What is needed
Check every line of the entries below for the word "family". Then give the number of lines that have it, with nothing added.

Stored items:
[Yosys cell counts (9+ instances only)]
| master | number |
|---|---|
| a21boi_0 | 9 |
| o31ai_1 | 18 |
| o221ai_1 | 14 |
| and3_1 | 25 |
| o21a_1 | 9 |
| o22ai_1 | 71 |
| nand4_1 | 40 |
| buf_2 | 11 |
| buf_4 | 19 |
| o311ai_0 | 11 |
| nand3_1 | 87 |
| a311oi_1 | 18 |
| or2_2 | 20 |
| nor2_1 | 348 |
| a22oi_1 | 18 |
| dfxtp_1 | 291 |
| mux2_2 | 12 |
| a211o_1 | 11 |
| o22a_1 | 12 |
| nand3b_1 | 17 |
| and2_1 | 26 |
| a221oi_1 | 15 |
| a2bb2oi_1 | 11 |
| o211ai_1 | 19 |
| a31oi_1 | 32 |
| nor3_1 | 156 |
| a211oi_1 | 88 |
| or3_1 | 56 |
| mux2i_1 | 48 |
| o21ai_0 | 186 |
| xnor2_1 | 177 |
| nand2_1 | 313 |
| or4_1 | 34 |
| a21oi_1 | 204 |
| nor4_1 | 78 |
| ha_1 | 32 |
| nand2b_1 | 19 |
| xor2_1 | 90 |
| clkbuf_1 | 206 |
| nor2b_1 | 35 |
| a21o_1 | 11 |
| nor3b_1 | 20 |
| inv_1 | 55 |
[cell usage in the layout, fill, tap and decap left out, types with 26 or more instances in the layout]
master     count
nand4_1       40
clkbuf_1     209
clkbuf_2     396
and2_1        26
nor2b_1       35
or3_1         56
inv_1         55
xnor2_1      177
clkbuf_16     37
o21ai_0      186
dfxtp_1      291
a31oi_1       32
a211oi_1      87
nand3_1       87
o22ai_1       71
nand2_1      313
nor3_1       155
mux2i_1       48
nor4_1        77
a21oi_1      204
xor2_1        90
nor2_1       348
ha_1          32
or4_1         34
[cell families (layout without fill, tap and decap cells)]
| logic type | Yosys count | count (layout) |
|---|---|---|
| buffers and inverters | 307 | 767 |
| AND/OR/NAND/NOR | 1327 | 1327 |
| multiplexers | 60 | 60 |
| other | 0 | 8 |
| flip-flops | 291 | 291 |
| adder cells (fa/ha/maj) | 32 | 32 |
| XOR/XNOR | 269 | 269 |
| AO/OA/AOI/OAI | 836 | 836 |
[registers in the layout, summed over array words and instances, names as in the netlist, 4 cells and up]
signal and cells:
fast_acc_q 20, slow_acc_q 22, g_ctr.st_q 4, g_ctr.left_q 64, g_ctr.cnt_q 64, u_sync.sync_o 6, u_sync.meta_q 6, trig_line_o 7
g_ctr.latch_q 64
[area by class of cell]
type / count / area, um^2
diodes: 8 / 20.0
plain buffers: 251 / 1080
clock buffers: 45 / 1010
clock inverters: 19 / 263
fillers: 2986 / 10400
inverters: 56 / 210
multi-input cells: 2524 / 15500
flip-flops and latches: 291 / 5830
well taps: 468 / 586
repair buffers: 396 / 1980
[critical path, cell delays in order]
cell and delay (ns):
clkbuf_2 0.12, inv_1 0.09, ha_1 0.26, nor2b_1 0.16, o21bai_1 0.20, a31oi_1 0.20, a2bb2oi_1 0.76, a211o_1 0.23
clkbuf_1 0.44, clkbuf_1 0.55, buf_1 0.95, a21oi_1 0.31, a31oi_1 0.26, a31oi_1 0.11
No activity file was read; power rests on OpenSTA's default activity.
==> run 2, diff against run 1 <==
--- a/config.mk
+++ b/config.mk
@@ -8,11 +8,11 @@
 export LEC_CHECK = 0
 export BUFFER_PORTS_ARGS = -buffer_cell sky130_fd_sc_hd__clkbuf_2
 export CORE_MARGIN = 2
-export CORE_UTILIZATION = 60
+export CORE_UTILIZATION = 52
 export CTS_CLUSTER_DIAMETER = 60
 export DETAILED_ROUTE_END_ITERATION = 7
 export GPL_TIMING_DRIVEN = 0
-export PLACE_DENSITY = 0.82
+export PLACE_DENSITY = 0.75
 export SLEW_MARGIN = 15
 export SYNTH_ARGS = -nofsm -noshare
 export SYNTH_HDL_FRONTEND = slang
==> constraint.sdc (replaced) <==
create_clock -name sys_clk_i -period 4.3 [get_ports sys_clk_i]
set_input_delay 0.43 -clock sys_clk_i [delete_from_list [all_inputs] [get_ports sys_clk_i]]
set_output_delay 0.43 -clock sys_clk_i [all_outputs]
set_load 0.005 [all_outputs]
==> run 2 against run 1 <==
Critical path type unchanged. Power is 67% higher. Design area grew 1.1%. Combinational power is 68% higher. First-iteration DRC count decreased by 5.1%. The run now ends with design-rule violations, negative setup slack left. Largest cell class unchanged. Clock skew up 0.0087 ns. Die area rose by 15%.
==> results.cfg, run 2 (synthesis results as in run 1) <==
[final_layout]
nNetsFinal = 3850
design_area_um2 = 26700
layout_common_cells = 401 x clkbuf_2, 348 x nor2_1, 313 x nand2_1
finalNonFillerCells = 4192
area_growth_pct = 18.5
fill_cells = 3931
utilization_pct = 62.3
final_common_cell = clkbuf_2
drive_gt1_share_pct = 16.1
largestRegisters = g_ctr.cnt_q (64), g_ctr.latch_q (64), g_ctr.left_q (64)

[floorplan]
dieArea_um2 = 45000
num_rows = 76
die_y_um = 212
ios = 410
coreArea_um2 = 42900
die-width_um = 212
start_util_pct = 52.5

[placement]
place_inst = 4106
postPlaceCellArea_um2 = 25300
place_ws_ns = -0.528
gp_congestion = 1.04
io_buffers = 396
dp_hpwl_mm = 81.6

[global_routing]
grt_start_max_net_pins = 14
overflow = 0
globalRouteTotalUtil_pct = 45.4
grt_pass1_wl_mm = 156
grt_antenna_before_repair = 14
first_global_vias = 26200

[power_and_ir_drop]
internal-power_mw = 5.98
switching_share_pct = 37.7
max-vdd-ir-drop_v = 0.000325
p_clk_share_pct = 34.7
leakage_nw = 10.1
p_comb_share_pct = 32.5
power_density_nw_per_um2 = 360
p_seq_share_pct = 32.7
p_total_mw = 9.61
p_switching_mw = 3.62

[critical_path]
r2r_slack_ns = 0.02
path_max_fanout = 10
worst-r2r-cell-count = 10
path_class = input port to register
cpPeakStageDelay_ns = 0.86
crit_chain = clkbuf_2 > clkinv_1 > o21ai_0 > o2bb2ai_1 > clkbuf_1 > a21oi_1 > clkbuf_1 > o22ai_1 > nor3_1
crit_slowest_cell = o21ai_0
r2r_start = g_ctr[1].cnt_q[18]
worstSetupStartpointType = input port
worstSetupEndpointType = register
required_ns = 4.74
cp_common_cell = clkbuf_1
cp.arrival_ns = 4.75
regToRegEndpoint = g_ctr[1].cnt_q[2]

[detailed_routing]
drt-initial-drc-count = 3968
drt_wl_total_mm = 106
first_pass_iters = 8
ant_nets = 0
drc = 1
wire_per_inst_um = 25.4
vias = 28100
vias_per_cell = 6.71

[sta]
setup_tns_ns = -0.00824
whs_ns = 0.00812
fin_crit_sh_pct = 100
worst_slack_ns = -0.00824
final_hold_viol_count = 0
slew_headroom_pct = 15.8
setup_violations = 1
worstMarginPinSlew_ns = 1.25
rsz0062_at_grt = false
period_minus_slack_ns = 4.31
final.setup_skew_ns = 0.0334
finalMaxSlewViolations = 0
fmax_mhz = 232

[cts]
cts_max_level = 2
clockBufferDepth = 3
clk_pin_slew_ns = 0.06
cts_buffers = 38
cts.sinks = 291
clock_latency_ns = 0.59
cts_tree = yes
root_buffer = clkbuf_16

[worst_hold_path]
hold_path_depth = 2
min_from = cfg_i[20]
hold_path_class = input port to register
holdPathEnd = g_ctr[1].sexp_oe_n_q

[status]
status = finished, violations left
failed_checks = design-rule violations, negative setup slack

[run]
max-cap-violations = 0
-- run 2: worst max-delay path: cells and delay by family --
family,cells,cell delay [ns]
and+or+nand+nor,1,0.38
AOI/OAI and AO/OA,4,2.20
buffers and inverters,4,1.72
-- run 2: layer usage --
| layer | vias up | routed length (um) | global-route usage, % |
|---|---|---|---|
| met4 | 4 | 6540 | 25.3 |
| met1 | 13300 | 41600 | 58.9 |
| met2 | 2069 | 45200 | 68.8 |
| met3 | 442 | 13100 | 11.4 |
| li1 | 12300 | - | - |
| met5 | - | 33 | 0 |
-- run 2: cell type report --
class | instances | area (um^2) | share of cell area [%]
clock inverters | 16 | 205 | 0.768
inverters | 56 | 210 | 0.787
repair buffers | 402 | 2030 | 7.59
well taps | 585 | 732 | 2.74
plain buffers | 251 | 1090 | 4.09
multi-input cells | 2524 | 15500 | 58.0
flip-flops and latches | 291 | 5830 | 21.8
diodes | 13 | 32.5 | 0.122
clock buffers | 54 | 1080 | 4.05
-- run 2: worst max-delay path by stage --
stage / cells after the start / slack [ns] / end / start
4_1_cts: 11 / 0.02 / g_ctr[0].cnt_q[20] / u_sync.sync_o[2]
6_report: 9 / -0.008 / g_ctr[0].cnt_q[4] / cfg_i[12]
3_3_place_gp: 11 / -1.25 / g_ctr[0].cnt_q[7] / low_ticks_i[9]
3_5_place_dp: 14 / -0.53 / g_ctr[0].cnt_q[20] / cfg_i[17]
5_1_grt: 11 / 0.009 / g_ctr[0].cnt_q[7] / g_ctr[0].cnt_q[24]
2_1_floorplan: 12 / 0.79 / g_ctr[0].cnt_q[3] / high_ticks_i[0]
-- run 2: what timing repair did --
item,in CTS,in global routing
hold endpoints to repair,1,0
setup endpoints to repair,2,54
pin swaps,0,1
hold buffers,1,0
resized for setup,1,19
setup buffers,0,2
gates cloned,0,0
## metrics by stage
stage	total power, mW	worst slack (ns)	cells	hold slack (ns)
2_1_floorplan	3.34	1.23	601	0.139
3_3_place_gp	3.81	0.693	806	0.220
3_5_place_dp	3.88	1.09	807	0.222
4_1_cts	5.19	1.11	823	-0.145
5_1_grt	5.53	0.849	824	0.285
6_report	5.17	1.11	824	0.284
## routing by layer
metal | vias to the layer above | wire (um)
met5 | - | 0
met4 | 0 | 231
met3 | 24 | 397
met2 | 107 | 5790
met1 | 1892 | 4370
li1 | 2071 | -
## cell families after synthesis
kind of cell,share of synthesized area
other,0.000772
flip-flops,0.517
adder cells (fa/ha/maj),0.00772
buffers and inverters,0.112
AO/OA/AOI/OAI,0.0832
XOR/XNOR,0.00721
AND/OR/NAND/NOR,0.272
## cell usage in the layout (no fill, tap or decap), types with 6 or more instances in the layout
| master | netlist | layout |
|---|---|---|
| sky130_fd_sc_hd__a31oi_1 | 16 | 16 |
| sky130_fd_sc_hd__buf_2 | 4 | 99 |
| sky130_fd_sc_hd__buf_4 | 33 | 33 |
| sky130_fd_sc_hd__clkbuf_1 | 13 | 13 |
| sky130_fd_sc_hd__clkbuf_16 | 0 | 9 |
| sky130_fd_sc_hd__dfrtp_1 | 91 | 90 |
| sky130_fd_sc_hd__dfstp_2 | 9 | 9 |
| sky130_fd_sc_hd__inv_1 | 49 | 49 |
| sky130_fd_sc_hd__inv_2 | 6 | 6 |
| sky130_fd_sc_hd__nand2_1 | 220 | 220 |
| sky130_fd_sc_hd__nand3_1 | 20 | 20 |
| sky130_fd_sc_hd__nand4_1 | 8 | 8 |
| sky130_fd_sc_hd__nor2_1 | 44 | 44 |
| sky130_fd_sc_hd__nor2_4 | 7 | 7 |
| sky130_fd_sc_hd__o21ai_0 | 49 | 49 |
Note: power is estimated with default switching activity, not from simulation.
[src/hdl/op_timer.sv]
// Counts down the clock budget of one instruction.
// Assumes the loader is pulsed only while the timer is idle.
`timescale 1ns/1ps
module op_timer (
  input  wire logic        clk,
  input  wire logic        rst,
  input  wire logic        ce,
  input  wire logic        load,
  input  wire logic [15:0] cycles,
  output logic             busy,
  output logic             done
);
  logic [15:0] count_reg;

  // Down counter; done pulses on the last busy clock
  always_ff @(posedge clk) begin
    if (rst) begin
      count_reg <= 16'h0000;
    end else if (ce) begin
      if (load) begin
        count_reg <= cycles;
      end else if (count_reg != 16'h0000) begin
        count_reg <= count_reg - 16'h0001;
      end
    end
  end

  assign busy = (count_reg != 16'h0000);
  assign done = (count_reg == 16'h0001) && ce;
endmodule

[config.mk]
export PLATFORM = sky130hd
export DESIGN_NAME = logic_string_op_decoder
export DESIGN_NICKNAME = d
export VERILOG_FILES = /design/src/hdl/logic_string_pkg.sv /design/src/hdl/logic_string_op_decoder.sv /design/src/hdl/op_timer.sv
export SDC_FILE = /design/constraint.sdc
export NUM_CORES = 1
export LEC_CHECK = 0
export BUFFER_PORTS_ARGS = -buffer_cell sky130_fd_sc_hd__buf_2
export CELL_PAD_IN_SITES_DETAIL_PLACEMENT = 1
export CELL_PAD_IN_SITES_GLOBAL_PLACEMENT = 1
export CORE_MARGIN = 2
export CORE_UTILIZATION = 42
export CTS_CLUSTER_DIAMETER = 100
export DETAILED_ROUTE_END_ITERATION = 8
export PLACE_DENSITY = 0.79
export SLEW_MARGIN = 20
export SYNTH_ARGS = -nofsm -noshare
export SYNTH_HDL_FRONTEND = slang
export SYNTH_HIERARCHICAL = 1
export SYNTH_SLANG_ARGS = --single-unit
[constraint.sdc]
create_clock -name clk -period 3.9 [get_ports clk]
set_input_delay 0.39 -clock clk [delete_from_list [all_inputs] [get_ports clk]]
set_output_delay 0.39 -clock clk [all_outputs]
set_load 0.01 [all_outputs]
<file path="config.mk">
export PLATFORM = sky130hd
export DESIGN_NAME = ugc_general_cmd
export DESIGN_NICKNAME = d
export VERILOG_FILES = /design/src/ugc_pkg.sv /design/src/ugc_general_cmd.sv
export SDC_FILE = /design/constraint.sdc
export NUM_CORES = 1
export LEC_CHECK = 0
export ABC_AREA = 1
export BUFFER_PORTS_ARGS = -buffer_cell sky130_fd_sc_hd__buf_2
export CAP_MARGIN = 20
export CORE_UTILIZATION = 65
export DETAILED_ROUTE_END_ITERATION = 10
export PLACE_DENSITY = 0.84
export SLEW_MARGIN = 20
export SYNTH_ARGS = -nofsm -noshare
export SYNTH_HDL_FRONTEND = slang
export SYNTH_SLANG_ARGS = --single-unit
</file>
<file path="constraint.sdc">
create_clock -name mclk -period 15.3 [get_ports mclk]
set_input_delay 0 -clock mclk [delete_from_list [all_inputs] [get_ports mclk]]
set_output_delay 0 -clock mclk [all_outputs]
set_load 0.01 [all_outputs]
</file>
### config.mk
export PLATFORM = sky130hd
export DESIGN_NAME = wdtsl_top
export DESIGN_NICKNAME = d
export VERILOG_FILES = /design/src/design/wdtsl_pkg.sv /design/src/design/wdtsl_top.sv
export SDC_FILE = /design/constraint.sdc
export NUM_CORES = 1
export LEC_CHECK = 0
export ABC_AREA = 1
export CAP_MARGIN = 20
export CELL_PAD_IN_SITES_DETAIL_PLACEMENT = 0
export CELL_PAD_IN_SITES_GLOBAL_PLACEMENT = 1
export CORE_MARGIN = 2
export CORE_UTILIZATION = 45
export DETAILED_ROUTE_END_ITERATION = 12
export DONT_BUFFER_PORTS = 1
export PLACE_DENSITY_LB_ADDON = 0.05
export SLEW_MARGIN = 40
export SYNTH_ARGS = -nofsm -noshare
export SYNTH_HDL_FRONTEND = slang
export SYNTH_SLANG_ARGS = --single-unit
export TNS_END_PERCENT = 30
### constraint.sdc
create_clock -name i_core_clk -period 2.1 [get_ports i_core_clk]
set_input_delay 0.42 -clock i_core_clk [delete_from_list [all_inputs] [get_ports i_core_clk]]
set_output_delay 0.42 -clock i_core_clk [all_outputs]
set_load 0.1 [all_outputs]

* * *

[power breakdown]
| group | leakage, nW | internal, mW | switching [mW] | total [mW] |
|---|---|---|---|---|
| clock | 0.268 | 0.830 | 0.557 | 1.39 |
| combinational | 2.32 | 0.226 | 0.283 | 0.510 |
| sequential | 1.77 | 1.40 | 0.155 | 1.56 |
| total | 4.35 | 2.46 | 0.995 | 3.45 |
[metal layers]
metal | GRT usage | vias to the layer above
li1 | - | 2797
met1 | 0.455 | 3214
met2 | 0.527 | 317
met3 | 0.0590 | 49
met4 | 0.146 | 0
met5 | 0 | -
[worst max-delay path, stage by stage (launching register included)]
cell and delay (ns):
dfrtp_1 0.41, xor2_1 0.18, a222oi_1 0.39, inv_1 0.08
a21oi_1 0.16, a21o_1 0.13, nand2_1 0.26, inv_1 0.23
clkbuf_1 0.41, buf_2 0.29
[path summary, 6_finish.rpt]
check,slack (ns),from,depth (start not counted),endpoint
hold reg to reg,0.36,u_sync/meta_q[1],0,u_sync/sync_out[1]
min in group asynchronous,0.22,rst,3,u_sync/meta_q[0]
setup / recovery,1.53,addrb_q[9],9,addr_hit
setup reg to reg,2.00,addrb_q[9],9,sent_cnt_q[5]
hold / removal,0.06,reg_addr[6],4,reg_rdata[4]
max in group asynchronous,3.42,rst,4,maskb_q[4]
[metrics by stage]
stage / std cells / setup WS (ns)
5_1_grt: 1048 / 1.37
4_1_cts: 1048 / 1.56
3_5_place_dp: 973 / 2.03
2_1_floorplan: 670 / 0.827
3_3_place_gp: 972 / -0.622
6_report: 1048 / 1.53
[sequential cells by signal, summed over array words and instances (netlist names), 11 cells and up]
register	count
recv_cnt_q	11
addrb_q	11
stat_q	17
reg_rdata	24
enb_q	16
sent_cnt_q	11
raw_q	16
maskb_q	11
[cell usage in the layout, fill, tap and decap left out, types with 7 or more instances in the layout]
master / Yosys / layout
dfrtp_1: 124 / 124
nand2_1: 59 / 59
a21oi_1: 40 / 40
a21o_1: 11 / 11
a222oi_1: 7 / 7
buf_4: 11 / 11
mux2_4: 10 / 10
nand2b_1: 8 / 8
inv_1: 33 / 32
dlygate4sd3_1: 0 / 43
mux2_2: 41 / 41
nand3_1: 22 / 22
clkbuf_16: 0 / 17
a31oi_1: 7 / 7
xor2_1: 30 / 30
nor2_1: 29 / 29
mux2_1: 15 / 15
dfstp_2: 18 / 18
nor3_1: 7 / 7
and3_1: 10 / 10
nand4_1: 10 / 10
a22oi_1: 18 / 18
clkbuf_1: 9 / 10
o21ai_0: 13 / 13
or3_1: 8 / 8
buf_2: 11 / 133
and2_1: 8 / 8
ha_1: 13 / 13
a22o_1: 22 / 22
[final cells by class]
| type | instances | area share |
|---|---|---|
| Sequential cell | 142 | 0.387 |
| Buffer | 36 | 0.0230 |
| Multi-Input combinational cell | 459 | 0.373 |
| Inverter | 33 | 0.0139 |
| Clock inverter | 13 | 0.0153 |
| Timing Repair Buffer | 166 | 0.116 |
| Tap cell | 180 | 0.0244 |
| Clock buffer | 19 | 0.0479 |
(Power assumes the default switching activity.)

...

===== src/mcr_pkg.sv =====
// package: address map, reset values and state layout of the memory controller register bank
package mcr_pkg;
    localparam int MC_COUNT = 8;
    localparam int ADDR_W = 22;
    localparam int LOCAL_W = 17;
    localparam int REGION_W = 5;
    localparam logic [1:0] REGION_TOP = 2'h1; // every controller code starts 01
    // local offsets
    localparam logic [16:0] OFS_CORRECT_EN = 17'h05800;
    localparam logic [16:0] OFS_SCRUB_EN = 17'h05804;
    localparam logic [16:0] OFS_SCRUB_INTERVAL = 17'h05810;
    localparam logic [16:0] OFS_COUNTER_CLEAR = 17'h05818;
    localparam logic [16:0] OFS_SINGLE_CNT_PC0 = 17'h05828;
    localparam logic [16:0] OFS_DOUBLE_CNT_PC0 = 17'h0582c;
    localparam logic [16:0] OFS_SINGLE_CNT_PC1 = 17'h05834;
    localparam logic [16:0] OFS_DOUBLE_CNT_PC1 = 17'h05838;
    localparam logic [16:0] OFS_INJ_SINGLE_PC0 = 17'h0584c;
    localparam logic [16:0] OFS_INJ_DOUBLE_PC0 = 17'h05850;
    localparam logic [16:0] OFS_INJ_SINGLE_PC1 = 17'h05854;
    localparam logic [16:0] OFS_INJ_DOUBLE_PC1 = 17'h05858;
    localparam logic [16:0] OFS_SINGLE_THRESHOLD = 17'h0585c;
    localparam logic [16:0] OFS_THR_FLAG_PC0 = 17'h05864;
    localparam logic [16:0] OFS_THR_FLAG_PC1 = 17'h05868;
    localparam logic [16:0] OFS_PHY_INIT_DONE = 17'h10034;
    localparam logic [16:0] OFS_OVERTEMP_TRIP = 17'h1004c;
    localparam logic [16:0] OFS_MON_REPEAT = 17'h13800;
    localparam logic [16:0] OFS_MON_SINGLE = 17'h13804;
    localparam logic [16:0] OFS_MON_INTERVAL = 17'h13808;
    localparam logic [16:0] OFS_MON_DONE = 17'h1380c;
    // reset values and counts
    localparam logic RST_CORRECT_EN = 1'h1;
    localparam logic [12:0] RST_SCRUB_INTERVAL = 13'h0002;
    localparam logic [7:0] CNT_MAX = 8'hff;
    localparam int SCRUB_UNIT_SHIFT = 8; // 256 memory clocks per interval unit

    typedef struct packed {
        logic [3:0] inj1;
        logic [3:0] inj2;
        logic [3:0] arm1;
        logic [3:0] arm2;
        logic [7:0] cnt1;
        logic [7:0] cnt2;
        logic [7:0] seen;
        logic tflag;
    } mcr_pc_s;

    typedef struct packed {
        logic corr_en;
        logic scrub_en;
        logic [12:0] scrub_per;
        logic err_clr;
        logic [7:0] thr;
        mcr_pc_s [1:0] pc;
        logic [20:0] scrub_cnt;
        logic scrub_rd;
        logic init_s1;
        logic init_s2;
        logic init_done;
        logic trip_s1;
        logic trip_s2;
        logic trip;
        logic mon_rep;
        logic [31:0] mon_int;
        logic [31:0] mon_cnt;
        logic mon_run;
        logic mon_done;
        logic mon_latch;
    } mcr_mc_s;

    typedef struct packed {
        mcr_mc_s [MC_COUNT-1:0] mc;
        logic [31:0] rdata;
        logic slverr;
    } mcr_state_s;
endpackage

Problem solution
2